I have two Ryzen 5600G systems. No regrets at all. I had a B450 motherboard that previously had a Ryzen 2600. The upgrade was to remove the nvidia 1030 GT and a CPU swap. That was about 3 yrs ago. No issues with the AMD iGPU after moving to a 5.10+ kernel. 40% CPU gain for $120 (that was the
Ryzen 5600G cost then). I sold 16GB of 3200Mhz RAM and the 2600 CPU to a friend for $80, so the upgrade was $40 (in my mind). The RAM was just sitting around and wasn't a matched set with any others. Ryzen is really picky about RAM.
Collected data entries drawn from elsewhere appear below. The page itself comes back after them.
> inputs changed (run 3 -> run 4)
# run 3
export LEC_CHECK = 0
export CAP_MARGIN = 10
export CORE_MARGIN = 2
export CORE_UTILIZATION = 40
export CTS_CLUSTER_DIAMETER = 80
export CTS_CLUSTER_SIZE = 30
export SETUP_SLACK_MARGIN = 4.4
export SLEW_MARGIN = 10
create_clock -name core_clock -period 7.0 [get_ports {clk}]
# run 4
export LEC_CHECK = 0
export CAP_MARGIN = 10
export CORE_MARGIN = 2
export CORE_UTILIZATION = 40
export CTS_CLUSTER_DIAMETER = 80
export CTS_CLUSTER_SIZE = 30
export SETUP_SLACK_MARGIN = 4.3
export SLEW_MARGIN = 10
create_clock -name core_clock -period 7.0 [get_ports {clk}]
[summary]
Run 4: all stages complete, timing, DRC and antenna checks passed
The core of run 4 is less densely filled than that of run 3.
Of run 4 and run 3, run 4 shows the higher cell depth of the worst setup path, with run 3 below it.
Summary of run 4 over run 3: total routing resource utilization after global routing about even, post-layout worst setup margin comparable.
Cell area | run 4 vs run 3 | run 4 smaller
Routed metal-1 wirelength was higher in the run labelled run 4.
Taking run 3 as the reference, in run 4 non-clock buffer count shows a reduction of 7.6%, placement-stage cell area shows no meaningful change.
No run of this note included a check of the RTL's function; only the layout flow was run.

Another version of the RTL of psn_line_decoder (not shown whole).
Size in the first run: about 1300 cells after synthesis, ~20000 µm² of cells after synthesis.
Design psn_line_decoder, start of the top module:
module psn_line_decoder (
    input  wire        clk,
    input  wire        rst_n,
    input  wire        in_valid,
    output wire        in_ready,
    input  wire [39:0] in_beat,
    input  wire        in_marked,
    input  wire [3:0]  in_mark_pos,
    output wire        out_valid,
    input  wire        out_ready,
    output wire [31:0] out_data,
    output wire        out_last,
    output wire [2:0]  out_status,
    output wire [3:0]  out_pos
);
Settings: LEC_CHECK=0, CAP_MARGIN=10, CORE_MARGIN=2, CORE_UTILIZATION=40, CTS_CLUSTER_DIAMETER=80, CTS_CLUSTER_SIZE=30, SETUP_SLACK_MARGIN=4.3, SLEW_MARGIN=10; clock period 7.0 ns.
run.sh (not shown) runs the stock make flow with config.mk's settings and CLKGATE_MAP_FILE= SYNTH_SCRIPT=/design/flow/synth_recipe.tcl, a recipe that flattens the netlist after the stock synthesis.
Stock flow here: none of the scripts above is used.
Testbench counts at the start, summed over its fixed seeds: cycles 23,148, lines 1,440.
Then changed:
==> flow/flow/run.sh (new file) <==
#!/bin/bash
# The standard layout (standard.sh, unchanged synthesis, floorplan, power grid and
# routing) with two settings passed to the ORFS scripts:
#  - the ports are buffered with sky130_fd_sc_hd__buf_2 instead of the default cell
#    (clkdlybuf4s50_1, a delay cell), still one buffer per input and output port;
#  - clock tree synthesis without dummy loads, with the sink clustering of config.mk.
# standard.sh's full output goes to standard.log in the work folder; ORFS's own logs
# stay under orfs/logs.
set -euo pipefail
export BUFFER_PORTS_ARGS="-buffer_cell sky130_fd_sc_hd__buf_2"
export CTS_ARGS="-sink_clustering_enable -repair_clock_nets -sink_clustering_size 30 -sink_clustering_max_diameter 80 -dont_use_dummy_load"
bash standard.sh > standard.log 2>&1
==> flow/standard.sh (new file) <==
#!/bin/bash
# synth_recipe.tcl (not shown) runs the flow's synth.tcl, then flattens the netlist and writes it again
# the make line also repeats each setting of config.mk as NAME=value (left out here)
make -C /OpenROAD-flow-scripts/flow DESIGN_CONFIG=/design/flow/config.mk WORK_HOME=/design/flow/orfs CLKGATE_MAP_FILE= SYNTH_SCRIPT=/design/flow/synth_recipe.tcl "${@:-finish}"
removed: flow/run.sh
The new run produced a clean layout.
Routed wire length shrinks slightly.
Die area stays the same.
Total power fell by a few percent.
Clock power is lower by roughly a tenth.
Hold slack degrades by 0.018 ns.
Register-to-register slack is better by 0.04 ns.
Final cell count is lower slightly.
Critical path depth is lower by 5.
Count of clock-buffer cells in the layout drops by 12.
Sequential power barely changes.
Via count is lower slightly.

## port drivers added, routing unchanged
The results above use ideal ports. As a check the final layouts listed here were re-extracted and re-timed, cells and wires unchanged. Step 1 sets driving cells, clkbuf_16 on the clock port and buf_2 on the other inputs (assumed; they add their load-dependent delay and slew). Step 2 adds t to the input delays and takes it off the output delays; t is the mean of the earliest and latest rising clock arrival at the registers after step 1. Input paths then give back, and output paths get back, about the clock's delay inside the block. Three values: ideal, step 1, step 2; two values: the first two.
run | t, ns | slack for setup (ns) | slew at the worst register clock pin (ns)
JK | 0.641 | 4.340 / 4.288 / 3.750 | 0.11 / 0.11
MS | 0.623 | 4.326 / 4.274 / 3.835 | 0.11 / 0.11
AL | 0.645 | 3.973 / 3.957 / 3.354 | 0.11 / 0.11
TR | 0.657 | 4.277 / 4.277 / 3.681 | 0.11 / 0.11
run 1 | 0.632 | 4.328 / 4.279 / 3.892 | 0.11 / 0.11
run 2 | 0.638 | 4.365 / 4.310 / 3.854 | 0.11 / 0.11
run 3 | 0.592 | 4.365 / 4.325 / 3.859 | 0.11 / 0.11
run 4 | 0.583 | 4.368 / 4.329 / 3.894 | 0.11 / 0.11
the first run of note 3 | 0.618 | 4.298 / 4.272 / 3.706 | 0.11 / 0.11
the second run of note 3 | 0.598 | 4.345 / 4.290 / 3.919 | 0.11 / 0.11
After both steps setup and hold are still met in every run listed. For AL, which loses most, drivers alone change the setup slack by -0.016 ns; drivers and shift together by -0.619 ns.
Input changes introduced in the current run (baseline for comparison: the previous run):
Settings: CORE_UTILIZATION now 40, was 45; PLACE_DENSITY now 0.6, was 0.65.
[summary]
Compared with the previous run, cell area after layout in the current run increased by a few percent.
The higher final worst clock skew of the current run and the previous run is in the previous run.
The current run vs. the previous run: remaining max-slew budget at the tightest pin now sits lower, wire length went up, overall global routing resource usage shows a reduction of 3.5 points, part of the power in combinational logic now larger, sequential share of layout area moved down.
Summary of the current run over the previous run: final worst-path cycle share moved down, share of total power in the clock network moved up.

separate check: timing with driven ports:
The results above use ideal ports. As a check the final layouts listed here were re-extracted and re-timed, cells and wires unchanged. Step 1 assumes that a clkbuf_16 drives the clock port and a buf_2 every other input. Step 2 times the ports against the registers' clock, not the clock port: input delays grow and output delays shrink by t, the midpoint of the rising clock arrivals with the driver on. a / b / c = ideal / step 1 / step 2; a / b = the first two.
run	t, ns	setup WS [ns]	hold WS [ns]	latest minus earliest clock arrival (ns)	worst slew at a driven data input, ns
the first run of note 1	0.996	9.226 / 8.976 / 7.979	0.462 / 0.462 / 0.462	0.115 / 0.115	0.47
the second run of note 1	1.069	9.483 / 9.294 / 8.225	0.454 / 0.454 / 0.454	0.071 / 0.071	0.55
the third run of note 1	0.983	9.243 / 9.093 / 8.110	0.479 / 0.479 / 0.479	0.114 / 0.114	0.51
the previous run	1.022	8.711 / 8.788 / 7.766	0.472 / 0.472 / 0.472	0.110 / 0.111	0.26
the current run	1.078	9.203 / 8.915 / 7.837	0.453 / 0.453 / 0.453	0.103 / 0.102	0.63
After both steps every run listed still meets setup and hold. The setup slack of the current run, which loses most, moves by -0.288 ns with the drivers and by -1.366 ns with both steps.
This design comes from an exercise in tuning for small area on the open sky130 flow, not from production work.
RTL that was checked went through simulation tests only; none was proved equivalent to the original.
No functional check of the RTL was part of runs 2 and 3.
Power figures rest on the tool's default switching activity, not on a simulated workload.

--- design.v ---
module pwm_add #(parameter W = 8) (
    input  wire [W-1:0] a,
    input  wire [W-1:0] b,
    input  wire         ci,
    output wire [W-1:0] s,
    output wire         co
);
    wire [W:0] c;
    assign c[0] = ci;
    genvar i;
    generate
        for (i = 0; i < W; i = i + 1) begin : g
            assign s[i]   = a[i] ^ b[i] ^ c[i];
            assign c[i+1] = (a[i] & b[i]) | (c[i] & (a[i] ^ b[i]));
        end
    endgenerate
    assign co = c[W];
endmodule
module pwm_ge #(parameter W = 8) (
    input  wire [W-1:0] a,
    input  wire [W-1:0] b,
    output wire         ge
);
    wire [W:0] c;
    assign c[0] = 1'b1;
    genvar i;
    generate
        for (i = 0; i < W; i = i + 1) begin : g
            wire nb = ~b[i];
            assign c[i+1] = (a[i] & nb) | (a[i] & c[i]) | (nb & c[i]);
        end
    endgenerate
    assign ge = c[W];
endmodule
Background: an optimization exercise with open tools, aiming at small area and a short achievable clock period. Do not read the settings as production practice.
The RTL was checked by simulation tests, not by an equivalence proof against the original design.
In every run shown here, the design's own scripts or RTL, not TritonCTS, make the clock network.
The clock port is modelled as an ideal driver, which makes a skipped or thinned clock tree look cheaper than it is; a real chip needs a root buffer or a tree.

==> flow/design.v (outline; a module is shown in full before it is edited, if it fits) <==
// module chk_unit: 3105 lines
// module chk_a21o: 3 lines
// module chk_a222oi: 3 lines
// module chk_inv: 3 lines
// module chk_nand2: 3 lines
// module chk_nand3: 3 lines
// module chk_nor2: 3 lines
// module chk_oai21: 3 lines
// module chk_oai22: 3 lines
// module chk_xnor2: 3 lines
// module chk_xor2: 3 lines
module chk_unit (
    input  wire        clk,
    input  wire        rst,
    input  wire        in_valid,
    input  wire        in_first,
    input  wire        in_last,
    input  wire [2:0]  in_code,
    input  wire [63:0] in_data,
    input  wire [3:0]  in_nbytes,
    input  wire [2:0]  in_tail,
    output wire        out_valid,
    output wire [31:0] out_value
);
  // ...
==> flow/flow/run.sh <==
#!/bin/bash
# Standard synthesis and placement (port buffers of buf_1 cells), then
# flow/cts.tcl: a one-level clock tree, buf_2 output port buffers and
# dfxtp_2 for the flip-flops behind them; then the standard routing and finish.
set -euo pipefail
export BUFFER_PORTS_ARGS="-buffer_cell sky130_fd_sc_hd__buf_1"
bash standard.sh synth > synth.log 2>&1
bash standard.sh place > place.log 2>&1
RES=$PWD/orfs/results/sky130hd/chk_unit/base
RES=$RES CTS_NBUF=4 CTS_CELL=sky130_fd_sc_hd__clkbuf_16 OUT_BUF_CELL=sky130_fd_sc_hd__buf_2 OUT_FF_CELL=sky130_fd_sc_hd__dfxtp_2 openroad -no_init -exit flow/cts.tcl > cts.log 2>&1
cp $RES/4_1_cts.odb $RES/4_cts.odb
bash standard.sh > layout.log 2>&1
==> flow/flow/cts.tcl <==
# Clock tree: the clock port drives a few clkbuf_16, each driving one cluster
# of flip-flops (k-means on their placed positions); then legalize.
set res $::env(RES)
set plat $::env(FLOW_HOME)/platforms/sky130hd
read_lef $plat/lef/sky130_fd_sc_hd.tlef
read_lef $plat/lef/sky130_fd_sc_hd_merged.lef
read_liberty $plat/lib/sky130_fd_sc_hd__tt_025C_1v80.lib
read_db $res/3_place.odb
read_sdc $res/3_place.sdc
source $plat/setRC.tcl
set nclu $::env(CTS_NBUF)
set block [ord::get_db_block]
set db [ord::get_db]
set clk [$block findNet clk]
set sinks {}
foreach it [$clk getITerms] { lappend sinks $it }
set n [llength $sinks]
puts "clock sinks: $n, clusters: $nclu"
# positions
set xs {}; set ys {}
foreach it $sinks {
  set b [[$it getInst] getBBox]
  lappend xs [expr {([$b xMin]+[$b xMax])/2.0}]
  lappend ys [expr {([$b yMin]+[$b yMax])/2.0}]
}
# k-means, seeded along the x-sorted order
set order [lsort -real -indices $xs]
set cx {}; set cy {}
for {set k 0} {$k < $nclu} {incr k} {
  set i [lindex $order [expr {int(($k+0.5)*$n/$nclu)}]]
  lappend cx [lindex $xs $i]; lappend cy [lindex $ys $i]
}
set cap [expr {int(ceil(double($n)/$nclu))+2}]
for {set iter 0} {$iter < 50} {incr iter} {
  # balanced assignment: greedy by distance with a size cap
  set pairs {}
  for {set i 0} {$i < $n} {incr i} {
    for {set k 0} {$k < $nclu} {incr k} {
      set d [expr {abs([lindex $xs $i]-[lindex $cx $k]) + abs([lindex $ys $i]-[lindex $cy $k])}]
      lappend pairs [list $d $i $k]
    }
  }
  set pairs [lsort -real -index 0 $pairs]
  set asg [lrepeat $n -1]; set cnt [lrepeat $nclu 0]
  foreach p $pairs {
    lassign $p d i k
    if {[lindex $asg $i] >= 0} continue
    if {[lindex $cnt $k] >= $cap} continue
    lset asg $i $k; lset cnt $k [expr {[lindex $cnt $k]+1}]
  }
  set sx [lrepeat $nclu 0.0]; set sy [lrepeat $nclu 0.0]
  for {set i 0} {$i < $n} {incr i} {
    set k [lindex $asg $i]
    lset sx $k [expr {[lindex $sx $k]+[lindex $xs $i]}]
    lset sy $k [expr {[lindex $sy $k]+[lindex $ys $i]}]
  }
  for {set k 0} {$k < $nclu} {incr k} {
    if {[lindex $cnt $k] > 0} {
      lset cx $k [expr {[lindex $sx $k]/[lindex $cnt $k]}]
      lset cy $k [expr {[lindex $sy $k]/[lindex $cnt $k]}]
    }
  }
}
puts "cluster sizes: $cnt"
set master [$db findMaster $::env(CTS_CELL)]
set w [$master getWidth]; set h [$master getHeight]
for {set k 0} {$k < $nclu} {incr k} {
  set inst [odb::dbInst_create $block $master "cts_buf_$k"]
  $inst setLocation [expr {int([lindex $cx $k] - $w/2)}] [expr {int([lindex $cy $k] - $h/2)}]
  $inst setPlacementStatus PLACED
  set net [odb::dbNet_create $block "clknet_$k"]
  $net setSigType CLOCK
  [$inst findITerm A] connect $clk
  [$inst findITerm X] connect $net
  for {set i 0} {$i < $n} {incr i} {
    if {[lindex $asg $i] == $k} {
      set it [lindex $sinks $i]
      $it disconnect
      $it connect $net
    }
  }
}
# optional: other cells for the output port buffers and for the flip-flops
# that drive them
foreach port [get_ports out_*] {
  set net [$block findNet [get_full_name $port]]
  foreach it [$net getITerms] {
    if {![$it isOutputSignal]} continue
    set buf [$it getInst]
    if {[info exists ::env(OUT_BUF_CELL)] && $::env(OUT_BUF_CELL) ne ""} {
      replace_cell [$buf getName] $::env(OUT_BUF_CELL)
    }
    set in [[$buf findITerm A] getNet]
    foreach it2 [$in getITerms] {
      if {![$it2 isOutputSignal]} continue
      set drv [$it2 getInst]
      if {[info exists ::env(OUT_FF_CELL)] && $::env(OUT_FF_CELL) ne ""
          && [string match "sky130_fd_sc_hd__dfxtp_*" [[$drv getMaster] getName]]} {
        replace_cell [$drv getName] $::env(OUT_FF_CELL)
      }
    }
  }
}
detailed_placement
check_placement -verbose
set_propagated_clock [all_clocks]
estimate_parasitics -placement
report_clock_skew
report_checks -path_delay max -digits 3
write_db $res/4_1_cts.odb
write_sdc $res/4_cts.sdc
==> flow/standard.sh <==
#!/bin/bash
# synth_recipe.tcl (not shown) runs the flow's synth.tcl, then flattens the netlist and writes it again
# the make line also repeats each setting of config.mk as NAME=value (left out here)
make -C /OpenROAD-flow-scripts/flow DESIGN_CONFIG=/design/flow/config.mk WORK_HOME=/design/flow/orfs CLKGATE_MAP_FILE= SYNTH_SCRIPT=/design/flow/synth_recipe.tcl "${@:-finish}"
==> flow/config.mk <==
export PLATFORM = sky130hd
export DESIGN_NAME = chk_unit
export DESIGN_NICKNAME = chk_unit
export VERILOG_FILES = /design/flow/design.v
export SDC_FILE = /design/flow/constraint.sdc
export NUM_CORES = 8
export LEC_CHECK = 0
export CAP_MARGIN = 20
export CORE_MARGIN = 4
export CORE_UTILIZATION = 60
export GPL_TIMING_DRIVEN = 0
export SLEW_MARGIN = 20
export SYNTH_HIERARCHICAL = 1
==> flow/constraint.sdc <==
create_clock -name core_clock -period 40.0 [get_ports {clk}]
set_input_delay 8.0000 -clock core_clock [delete_from_list [all_inputs] [get_ports {clk}]]
set_output_delay 8.0000 -clock core_clock [all_outputs]
set_load 0.01 [all_outputs]
==> results.txt, run 1 <==
- The worst setup path is launched from a flop.
- The count of synthesis-stage warnings from yosys is 7.
- The first global-routing pass estimated 86900 um of wire.
- For hold timing, the worst endpoint is ov_q$_DFF_P_.
- Dividing the detail-routed via count by the number of cells gives 7.01.
- The boundary pin count is 112.
- The detailed-route DRC error count is 0.
- Synthesis handed over a netlist of 1705 instances.
- The number of max-capacitance violations reported is 0.
- The relative area change from synthesis to final layout is 10.5%.
- The number of standard cells in the final layout excluding fillers is 2128.
- Summed over all nets, wire length on met3 after detailed routing comes to 9300 um.
- The biggest area contributor in the post-synthesis netlist is xor2_1.
- For this run, global-route usage on met2 was measured as 64.2%.
- The met1 wire length is 21600 um.
- After synthesis, the largest area contributor takes up 43.7% of total cell area.
- The flip-flop count of the largest register, all copies and words added is 64.
- The detailed-placement wirelength estimate is 48400 um.
- The number of fillers in the final layout is 1974.
- The routed wire length is 61100 um.
- The top routing layer in use is met5.
- Timing analysis after detailed placement gives a worst setup slack of 31.11 ns.
- The run finished with no timing, DRC or antenna violations.
- The worst setup path startpoint is p_r[4]$_SDFF_PN0_.
- The path class of the tightest hold or removal check is reg -> reg.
The Ryzen 5600X is $100 now. The 5600G is $119. Which to get depends on your current dedicated GPU and how happy you are with it. If your motherboard can take it. Some of the Ryzen 2000 series motherboards didn't get firmware updates to support the Ryzen 5000 series. Definitely do that firmware update BEFORE anything else. You might be able to get one more CPU upgrade from the same AM4 MB in 3 yrs.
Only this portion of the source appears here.